Jimson is a young adult on a backwater world. He's a successful artist, rather than a farmboy, but one might think he's a bit of a whiney Luke. Jimson's unhappy because he feels stuck on the planet New Terrain. He has a genetic disease which is treatable there (and really on any civilized world or space station) but which will explode into uncontrollable mutations if he goes into the Hype (i.e., hyperspace).

So that's bad.

I actually had to check myself on the perception that he's whiney. That perception is a form of biological/health-based privilege. Ableism if you like. Jimson has a right to feel stuck and whiney.

And Jimson has another reason to be unhappy too. His first lover, Russell, took off a number of years ago for space.  Russell didn't stay in touch, either. Jimson has a double loss going on.

So of course, Jimson is going to go off into the Hype to look for Russell.

Jimson hangs out in a spaceport and soon meets Leiko, a female spacer who becomes his lover. He makes art and hangs out in a spacer bar. Jimson makes friends with a number of other spacers.

It's worth a short digression to point out that Lynn's spacers have a culture apart from others in society. They have their own social rules, such as no questions. Spacers offer information about themselves to others only after a greater sense of intimacy/affinity/trust has been established. So we have the social anonymity of the big city/port city; the social nexus for the emerence of LGBTQ cultures. Here you can see traces of the lineage that began with Samuel R. Delany's working-class spacer/outsiders - and presumed sexual outlaws (1) - from Babel-17 and Nova. This lineage passes through Lynn's work and eventually leads to the protagonists in Melissa Scott's novels.

Jimson and Russell reunite. They have an adventure together. Jimson, star captain Russell, and his two hired crew go off to plunder religious artifacts from a primitive planetbound tribe (2). They are classic space assholes worthy to be PCs in virtually any Traveller RPG campaign.

Other things happen.

Jimson's cancer mutates with a vengeance. There's no magic cure, but the novel has a very interesting, open ending.

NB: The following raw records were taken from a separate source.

### config.mk
export PLATFORM = sky130hd
export DESIGN_NAME = status_ram
export DESIGN_NICKNAME = d
export VERILOG_FILES = /design/src/neuro_status_pkg.sv /design/src/status_ram.sv
export SDC_FILE = /design/constraint.sdc
export NUM_CORES = 2
export LEC_CHECK = 0
export BUFFER_PORTS_ARGS = -buffer_cell sky130_fd_sc_hd__buf_2
export CORE_ASPECT_RATIO = 0.5
export CORE_UTILIZATION = 41
export DETAILED_ROUTE_END_ITERATION = 10
export PLACE_DENSITY_LB_ADDON = 0.1
export SYNTH_ARGS = -nofsm -noshare
export SYNTH_HDL_FRONTEND = slang
export SYNTH_SLANG_ARGS = --single-unit
### constraint.sdc
create_clock -name clk_i -period 4.75 [get_ports clk_i]
set_input_delay 0.2375 -clock clk_i [delete_from_list [all_inputs] [get_ports clk_i]]
set_output_delay 0.2375 -clock clk_i [all_outputs]
set_load 0.01 [all_outputs]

Something important occurred to me after I finished reading the novel. Just a few years after the publication of A Different Light, I had a significant life-changing experience that gave me something in common with Jimson. I met my first lover, and all too soon, he simply went off into space too. The silence became unbearable. I felt alone for a very long time - for years, in fact.

Thank god for my comrades in the Central America solidarity movement of those days; only a few really knew how how to support a gay comrade in the early '80s, but they helped me live in different ways and experience things greater than myself; things worth living for.

They helped me see a different light.

Notes:

(1) See the sexual outlaw aka gay ubermench in John Rechy's City of Night.  Delany more or less lived/endorsed the practice without embracing the ideology.

(2) I'm reasonably confident that Iain M. Banks lifted and twisted this scene Banks-style for Consider Phlebas.